Infection of active, but not inactive AIEC LF82, leads to the increase of UDP-GlcNAc in HCT116 and HT-29 cells. (a - c) HCT116 cells were infected with AIEC strain LF82 (a), HB101 (b), and DH5α (c) at MOI of 10 for 2 h. Heat-inactivated respective bacteria were used in parallel. After the infections, cells were washed and cell lysates were used for the UDP-GlcNAc measurement. Levels of UDP-GlcNAc in mock-treated cells were set as 100%. The percentages of UDP-GlcNAc in infected cells to mock-treated cells were displayed. Values represent the mean ± S.D. ** p < .01 as compared with mock-treated and inactivated bacteria-treated groups, n = 3 (Student's t-test). (d - f) The levels of UDP-GlcNAc were determined in HT-29 cells with treatments and measurement as describled in a-c. (g,h) HCT116 cells were pre-treated with 10 μM 2-phenylbenzofuran for 1 h before infection with AIEC strain LF82 (MOI = 10) for 2 h.
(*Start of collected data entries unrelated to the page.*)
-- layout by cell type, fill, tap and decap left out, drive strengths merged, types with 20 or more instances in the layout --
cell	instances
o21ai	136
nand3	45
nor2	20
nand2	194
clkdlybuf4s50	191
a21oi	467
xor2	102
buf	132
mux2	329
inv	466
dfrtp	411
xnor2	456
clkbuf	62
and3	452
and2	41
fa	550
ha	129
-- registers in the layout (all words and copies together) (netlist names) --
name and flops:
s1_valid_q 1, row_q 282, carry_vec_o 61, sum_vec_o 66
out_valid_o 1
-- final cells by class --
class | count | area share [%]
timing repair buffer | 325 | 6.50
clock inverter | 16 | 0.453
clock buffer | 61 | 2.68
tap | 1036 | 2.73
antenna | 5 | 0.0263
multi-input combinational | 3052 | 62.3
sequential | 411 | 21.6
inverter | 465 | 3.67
After the infection, cells were washed and cell lysates were collected. (g) Meaurement of UDP-GlcNAc in the cell lysates. Level of UDP-GlcNAc in mock-treated cells was set as 100%. The percentages of UDP-GlcNAc in AIEC LF82-treated cells with or without 2-phenylbenzofuran to mock-treated cells were displayed. Values represent the mean ± S.D. ** p < .01 as compared with infection cells without 2-phenylbenzofuran treatment, n = 3 (Student's t-test). (h) Detection of O-GlcNAc in the cell lysates by western blot. Thirty micrograms of whole cell extracts were loaded for each lane. GAPDH was detected for loading control. (i,j) UDP-GlcNAc and O-GlcNAc were determined in HT-29 cells with treatments and measurement as describled in g,h.